[What you should do]: Look below for the line containing "ovf_ff, dz_ff, last_ff;"; from there through the line containing "reads and pushes.", both lines included, please set down each line exactly and nothing else.

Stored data
↓↓↓

### src/rtl/core/postfix_expression_evaluator_defines.svh
// Assertion macros shared by the evaluator RTL.
`ifndef POSTFIX_EXPRESSION_EVALUATOR_DEFINES_SVH
`define POSTFIX_EXPRESSION_EVALUATOR_DEFINES_SVH
// Assert that an antecedent implies a consequent in the same cycle.
`define PEE_ASSERT_IMP(label, clk, rst, ante, cons, msg) \
   label: assert property (@(posedge clk) disable iff (rst) (ante) |-> (cons)) else $error(msg);
// Assert that an antecedent implies a consequent in the next cycle.
`define PEE_ASSERT_NEXT(label, clk, rst, ante, cons, msg) \
   label: assert property (@(posedge clk) disable iff (rst) (ante) |=> (cons)) else $error(msg);
`endif

### src/rtl/core/pee_pkg.sv
// Package with types, constants and commands of the postfix evaluator.
package pee_pkg;
   localparam int unsigned StackDepth = 128;
   localparam int unsigned PtrW = $clog2(StackDepth);
   localparam int unsigned CntW = $clog2(StackDepth + 1);
   localparam int unsigned DataW = 32;

   localparam logic [7:0] ChZero = 8'h30;
   localparam logic [7:0] ChNine = 8'h39;
   localparam logic [7:0] ChAdd = 8'h2B;
   localparam logic [7:0] ChSub = 8'h2D;
   localparam logic [7:0] ChMul = 8'h2A;
   localparam logic [7:0] ChDiv = 8'h2F;
   localparam logic [7:0] ChPow = 8'h5E;

   typedef enum logic [2:0] {
      OP_ADD, OP_SUB, OP_MUL, OP_DIV, OP_POW
   } op_type;

   // Controller to datapath commands.
   typedef struct packed {
      logic       start;      // launch arithmetic on lhs/rhs
      op_type     op;
      logic       load_rhs;   // capture read data (or -1) as rhs
      logic       load_lhs;
      logic       pop_empty;  // popped operand is -1
   } cmd_type;

   // Datapath to controller status.
   typedef struct packed {
      logic             done;
      logic             div_zero;
      logic [DataW-1:0] result;
   } stat_type;
endpackage

### src/rtl/core/pee_control.sv
// Controller: decodes characters, drives the stack and the output register.
module pee_control (
   input  logic                  clock,
   input  logic                  reset,
   input  logic                  req_tvalid,
   output logic                  req_tready,
   input  logic [7:0]            req_tdata,
   input  logic                  req_tlast,
   output logic                  rsp_tvalid,
   input  logic                  rsp_tready,
   output logic [39:0]           rsp_tdata,
   output pee_pkg::cmd_type      cmd,
   input  pee_pkg::stat_type     stat,
   output logic                  wr_en,
   output logic [pee_pkg::PtrW-1:0] wr_addr,
   output logic [31:0]           wr_data,
   output logic [pee_pkg::PtrW-1:0] rd_addr,
   input  logic [31:0]           rd_data
);
   import pee_pkg::*;

   typedef enum logic [2:0] {
      S_IDLE, S_POP1, S_POP2, S_POP2W, S_EXEC, S_WAIT, S_FIN, S_FINR
   } state_type;

   state_type         state_ff;
   logic [CntW-1:0]   count_ff;
   logic              unf_ff, ovf_ff, dz_ff, last_ff;
   op_type            op_ff;
   logic              empty1_ff;
   logic              rsp_valid_ff;
   logic [39:0]       rsp_data_ff;
   logic              is_digit, is_op;
   op_type            dec_op;
   logic              full;
   logic [CntW-1:0]   count_m1;
   logic [31:0]       top_val;
   logic              rsp_load;

   assign is_digit = (req_tdata >= ChZero) && (req_tdata <= ChNine);
   assign full = (count_ff == CntW'(StackDepth));
   assign count_m1 = count_ff - CntW'(1);

   // Decode operator characters.
   always_comb begin
      is_op = 1'b1;
      dec_op = OP_ADD;
      unique case (req_tdata)
         ChAdd: dec_op = OP_ADD;
         ChSub: dec_op = OP_SUB;
         ChMul: dec_op = OP_MUL;
         ChDiv: dec_op = OP_DIV;
         ChPow: dec_op = OP_POW;
         default: is_op = 1'b0;
      endcase
   end

   assign req_tready = (state_ff == S_IDLE) && !(req_tlast && rsp_valid_ff);

   // Drive stack reads and pushes.
   always_comb begin
      rd_addr = count_m1[PtrW-1:0];
      wr_en = 1'b0;
      wr_addr = count_ff[PtrW-1:0];
      wr_data = stat.result;
      cmd = '0;
      cmd.op = op_ff;
      if (state_ff == S_IDLE && req_tvalid && req_tready && is_digit && !full) begin
         wr_en = 1'b1;
         wr_data = {24'd0, req_tdata - ChZero};
      end
      if (state_ff == S_POP1) begin
         cmd.load_rhs = 1'b1;
         cmd.pop_empty = empty1_ff;
      end
      if (state_ff == S_POP2) begin
         cmd.load_lhs = 1'b1;
         cmd.pop_empty = empty1_ff;
      end
      if (state_ff == S_EXEC) cmd.start = 1'b1;
      if (state_ff == S_WAIT && stat.done) wr_en = 1'b1;
   end

   assign top_val = (count_ff == '0) ? 32'hFFFF_FFFF : rd_data;
   assign rsp_load = (state_ff == S_FINR) && (!rsp_valid_ff || rsp_tready);

   // Hold state, counters, flags and the output register.
   always_ff @(posedge clock) begin
      if (reset) begin
         state_ff <= S_IDLE;
         count_ff <= '0;
         unf_ff <= 1'b0;
         ovf_ff <= 1'b0;
         dz_ff <= 1'b0;
         rsp_valid_ff <= 1'b0;
         last_ff <= 1'b0;
         empty1_ff <= 1'b0;
         op_ff <= OP_ADD;
      end else begin
         if (rsp_load) rsp_valid_ff <= 1'b1;
         else if (rsp_valid_ff && rsp_tready) rsp_valid_ff <= 1'b0;
         unique case (state_ff)
            S_IDLE: begin
               if (req_tvalid && req_tready) begin
                  last_ff <= req_tlast;
                  if (is_digit) begin
                     if (full) ovf_ff <= 1'b1;
                     else count_ff <= count_ff + CntW'(1);
                     state_ff <= req_tlast ? S_FIN : S_IDLE;
                  end else if (is_op) begin
                     op_ff <= dec_op;
                     empty1_ff <= (count_ff == '0);
                     if (count_ff == '0) unf_ff <= 1'b1;
                     else count_ff <= count_m1;
                     state_ff <= S_POP1;
                  end else begin
                     state_ff <= req_tlast ? S_FIN : S_IDLE;
                  end
               end
            end
            S_POP1: begin
               empty1_ff <= (count_ff == '0);
               if (count_ff == '0) unf_ff <= 1'b1;
               else count_ff <= count_m1;
               state_ff <= S_POP2;
            end
            S_POP2: state_ff <= S_POP2W;
            S_POP2W: state_ff <= S_EXEC;
            S_EXEC: state_ff <= S_WAIT;
            S_WAIT: begin
               if (stat.done) begin
                  count_ff <= count_ff + CntW'(1);
                  if (stat.div_zero) dz_ff <= 1'b1;
                  state_ff <= last_ff ? S_FIN : S_IDLE;
               end
            end
            S_FIN: state_ff <= S_FINR;
            S_FINR: begin
               if (rsp_load) begin
                  rsp_data_ff <= {4'd0, dz_ff, ovf_ff, unf_ff, (count_ff == '0), top_val};
                  count_ff <= '0;
                  unf_ff <= 1'b0;
                  ovf_ff <= 1'b0;
                  dz_ff <= 1'b0;
                  state_ff <= S_IDLE;
               end
            end
            default: state_ff <= S_IDLE;
         endcase
      end
   end

   assign rsp_tvalid = rsp_valid_ff;
   assign rsp_tdata = rsp_data_ff;
endmodule

### config.mk
export PLATFORM = sky130hd
export DESIGN_NAME = pee_control
export DESIGN_NICKNAME = d
export VERILOG_FILES = /design/src/rtl/core/postfix_expression_evaluator_defines.svh /design/src/rtl/core/pee_pkg.sv /design/src/rtl/core/pee_control.sv
export SDC_FILE = /design/constraint.sdc
export NUM_CORES = 1
export LEC_CHECK = 0
export BUFFER_PORTS_ARGS = -buffer_cell sky130_fd_sc_hd__buf_2
export CAP_MARGIN = 20
export CORE_UTILIZATION = 26
export CTS_CLUSTER_DIAMETER = 40
export DETAILED_ROUTE_END_ITERATION = 6
export PLACE_DENSITY = 0.53
export SLEW_MARGIN = 25
export SYNTH_ARGS = -nofsm -noshare
export SYNTH_HDL_FRONTEND = slang
export SYNTH_SLANG_ARGS = --single-unit
### constraint.sdc
create_clock -name clock -period 3.8 [get_ports clock]
set_input_delay 0.19 -clock clock [delete_from_list [all_inputs] [get_ports clock]]
set_output_delay 0.19 -clock clock [all_outputs]
set_load 0.05 [all_outputs]
==> summary.md <==
| Metric | Value |
|---|---|
| Status | `finished, final reports clean` |
| Worst-Margin Slew | `roughly 0.99 ns` |
| Placed wire-length estimate | `approximately 7000 um` |
| Clock latency on the worst-skew pair | `0.29 ns` |
| Commonest non-fill, non-tap cells in the layout | `sky130_fd_sc_hd__buf_2 (170), sky130_fd_sc_hd__edfxtp_1 (36), sky130_fd_sc_hd__nand2b_1 (35)` |
| Total of flip-flops plus latches after synthesis | `56` |
| Maximum clock frequency | `about 370 MHz` |
| Vias in the first global route | `2744` |
| Critical register-to-register path endpoint | `count_ff[6]$_SDFFE_PP0P_` |
| Number of flops mapped to enable cells by yosys | `36` |
| All-layer global routing usage | `13.7%` |
| Final hold violation count | `0` |
| Die extent in y | `113 um` |
| Crit path capture type | `primary output` |
| Horiz. Die Dim | `113 um` |
| Syn Std Cell Area | `3220 sq um` |
| Destination of the worst hold path | `rsp_tdata[4]$_SDFFCE_PP1P_` |
| Initial drt markers | `168` |
| Global-route met3 utilization | `2.73%` |
| Via-to-Cell Ratio | `4.78` |
| Worst min-delay path class | `primary input to flip-flop` |
| WP data arrival | `2.48 ns` |
| CTS tree | `yes` |
| Syn. warnings | `0` |
| Detail Route Antenna Nets | `0` |
| Global-route met2 utilization | `23.9%` |
| Final #Nets | `585` |
| Placeable core area | `12000 sq um` |
| Clk sinks | `56` |
| Clock buffers created by TritonCTS | `5` |
| Hold Path Stages | `2` |
| Total I/O pin count | `between 150 and 200` |
| Start of the worst register-to-register path | `count_ff[0]$_SDFFE_PP0P_` |
| Finish-stage setup viols | `0` |
| Avg Cell Area, Syn | `9.16 sq um` |
| Worst slack on hold paths | `around 0.16 ns` |
| Reg-to-reg slack, setup | `1.28 ns` |
| Clock Path Buffers | `2` |
| Fraction of registers with async set/reset | `0%` |
| Clock edge transition at the registers on the reported setup and hold paths | `about 0.07 ns` |
| Data required time of the critical path | `around 3.6 ns` |
| Cell accounting for the most synthesized area | `sky130_fd_sc_hd__edfxtp_1` |
| Detailed-route DRC error count | `0` |
| Busiest layer in global routing | `met2` |
| Number of inserted diodes | `0` |
| Fin crit period | `around 2.7 ns` |
| Reg2reg path depth | `8` |
| Kind of start point of the critical path | `flip-flop` |
| Hold Path Origin | `rd_data[4]` |
| M1 GR Usage | `between 10% and 20%` |
| Initial antenna violation count | `0` |
| Area share of the largest cell type after synthesis | `33.6%` |
| Post-CTS Setup Inserts | `0` |
| Worst setup skew after layout | `0.00870 ns` |
| Share of the yosys chip area belonging to registers | `46.1%` |
| Count of vias placed by the detailed router | `slightly above 3000` |
| Max-capacitance violation count | `0` |
| Number of placement rows | `40` |
| Final setup TNS | `0 ns` |
| Routability congestion estimate | `approximately 0.88` |
| Total of cells resized after clock tree synthesis | `0` |
| Leak Pwr | `0.00184 uW` |
| Number of buffers added on ports | `170` |
| Leftover overflow at the end of global routing | `0` |
| Top fanout value on the critical path | `36` |
| Number of levels the H-tree was split into | `2` |
| IR drop worst, VDD | `407 uV` |
| Buffer cell driving the clock tree root | `sky130_fd_sc_hd__clkbuf_16` |
| Die area | `approximately 13000 sq um` |
| P per Cell Area | `912 nW/um^2` |
| Cell variety after synth | `52` |
| Area growth from synthesis to final layout | `32.0%` |
| Hold_buf cts | `0` |
| Max-slew violation count | `0` |
| Dominant synthesized flop cell | `sky130_fd_sc_hd__edfxtp_1` |
| Maximum number of pins on one net before global-route repair | `39` |
| Class of the most critical setup path | `flip-flop to primary output` |
| Initial core utilization | `26.8%` |
| Fraction of layout cells with a size suffix above 1 | `37.2%` |
| Syn Inst Count | `351` |
| First-pass GRT wire length | `13800 um` |
| Number of optimization iterations in the first detailed-route pass | `6` |
| Worst slew margin relative to its limit | `about a third` |
| Most common library cell in the layout ignoring fill and taps | `sky130_fd_sc_hd__buf_2` |
| Critical Path Slowest Stage Cell | `sky130_fd_sc_hd__or4b_1` |
| RSZ-0062 raised after global routing | `false` |
| CP Cell Sequence | `or4b_1 -> a21oi_1 -> nand3_1 -> buf_4 -> o21ai_1 -> buf_2` |
| Delay of the slowest cell on the worst path | `0.62 ns` |
| Total wire length | `9080 um` |
| Main area contributors after synthesis | `sky130_fd_sc_hd__edfxtp_1 (34%), sky130_fd_sc_hd__dfxtp_1 (12%), sky130_fd_sc_hd__nand2b_1 (6.8%), sky130_fd_sc_hd__and2_1 (5.1%), sky130_fd_sc_hd__nand2_1 (3.7%)` |
| Share of the clock period used by the worst path after layout | `70.4%` |
| Mean routed wirelength per cell | `14.0 um` |
[per-stage QoR]
step                utilization (%)  area (sq um)  total power, uW  instances  setup slack, ns
detailed placement             34.2          4110             3450        640             1.31
finish                         35.3          4250             3870        647             1.13
CTS                            35.3          4250             3910        647             1.12
floorplan                         -          3230             2960        354            0.818
global route                   35.3          4250             4160        647            0.959
global placement               34.2          4110             3450        640             1.38
[where the power goes]
group	total, uW	switching, uW	leakage [uW]	internal, uW
combinational	2450	1750	0.00129	699
sequential	977	148	0.000482	830
clock	441	201	0.0000657	240
total	3870	2100	0.00184	1770
[cell families (layout without fill, tap and decap cells)]
family / after synthesis / after routing / synth area share, %
and+or+nand+nor: 168 / 168 / 28.2
AOI/OAI and AO/OA: 62 / 62 / 12.8
DFF: 56 / 56 / 46.1
buffers and inverters: 46 / 192 / 7.00
xor gates and xnor gates: 8 / 8 / 2.18
adders and majority gates: 6 / 6 / 2.33
muxes: 4 / 4 / 1.25
other: 1 / 4 / 0.117
[layer usage]
| metal | wire, um | vias to the layer above |
|---|---|---|
| met5 | 0 | - |
| met4 | 146 | 0 |
| met3 | 732 | 12 |
| met2 | 4200 | 189 |
| met1 | 4010 | 1386 |
| li1 | - | 1505 |
[sequential cells by signal (all words and copies together), names as in the netlist]
name and cells:
dz_ff 1, unf_ff 1, state_ff 3, count_ff 8, rsp_tdata 36, empty1_ff 1, rsp_tvalid 1, op_ff 3
last_ff 1, ovf_ff 1
[Yosys cell counts, types with 5 or more instances]
master                     number
sky130_fd_sc_hd__buf_4         11
sky130_fd_sc_hd__nor2b_1        5
sky130_fd_sc_hd__nor2_1        20
sky130_fd_sc_hd__edfxtp_1      36
sky130_fd_sc_hd__nand3_1       11
sky130_fd_sc_hd__clkbuf_1      17
sky130_fd_sc_hd__dfxtp_1       20
sky130_fd_sc_hd__inv_1         13
sky130_fd_sc_hd__a21oi_1       22
sky130_fd_sc_hd__nand2_1       32
sky130_fd_sc_hd__and2_1        26
sky130_fd_sc_hd__nor3_1        17
sky130_fd_sc_hd__ha_1           6
sky130_fd_sc_hd__nand2b_1      35
sky130_fd_sc_hd__o21ai_1        8
sky130_fd_sc_hd__xnor2_1        6
[layout make-up]
class / count / area, sq um
clock buffer: 5 / 125
clock inverter: 2 / 12.5
fill: 1232 / 7770
inverter: 13 / 48.8
multi-input combinational: 252 / 1530
sequential: 56 / 1480
tap: 147 / 184
timing repair buffer: 172 / 866
[how the worst max path moves through the flow]
stage                                  start                    endpoint  slack, ns  cells after the start
global placement    count_ff[1]$_SDFFE_PP0P_    count_ff[6]$_SDFFE_PP0P_       1.38                      8
CTS                 state_ff[1]$_SDFFE_PP0P_                  wr_data[4]       1.12                      6
floorplan           state_ff[1]$_SDFFE_PP0P_  rsp_tdata[0]$_SDFFCE_PP1P_       0.82                      3
finish              state_ff[1]$_SDFFE_PP0P_                  wr_data[4]       1.13                      6
detailed placement  count_ff[0]$_SDFFE_PP0P_    count_ff[6]$_SDFFE_PP0P_       1.31                      8
global route        state_ff[1]$_SDFFE_PP0P_                  wr_data[4]       0.96                      6
[critical path, delay by kind of cell (launching register included)]
kind / cells / cell delay, ns
AOI/OAI and AO/OA: 2 / 0.48
DFF: 1 / 0.45
and+or+nand+nor: 2 / 0.75
buffers and inverters: 2 / 0.51
Note: power is estimated with default switching activity, not from simulation.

↑↑↑

[Reply]:
   logic              unf_ff, ovf_ff, dz_ff, last_ff;
   op_type            op_ff;
   logic              empty1_ff;
   logic              rsp_valid_ff;
   logic [39:0]       rsp_data_ff;
   logic              is_digit, is_op;
   op_type            dec_op;
   logic              full;
   logic [CntW-1:0]   count_m1;
   logic [31:0]       top_val;
   logic              rsp_load;

   assign is_digit = (req_tdata >= ChZero) && (req_tdata <= ChNine);
   assign full = (count_ff == CntW'(StackDepth));
   assign count_m1 = count_ff - CntW'(1);

   // Decode operator characters.
   always_comb begin
      is_op = 1'b1;
      dec_op = OP_ADD;
      unique case (req_tdata)
         ChAdd: dec_op = OP_ADD;
         ChSub: dec_op = OP_SUB;
         ChMul: dec_op = OP_MUL;
         ChDiv: dec_op = OP_DIV;
         ChPow: dec_op = OP_POW;
         default: is_op = 1'b0;
      endcase
   end

   assign req_tready = (state_ff == S_IDLE) && !(req_tlast && rsp_valid_ff);

   // Drive stack reads and pushes.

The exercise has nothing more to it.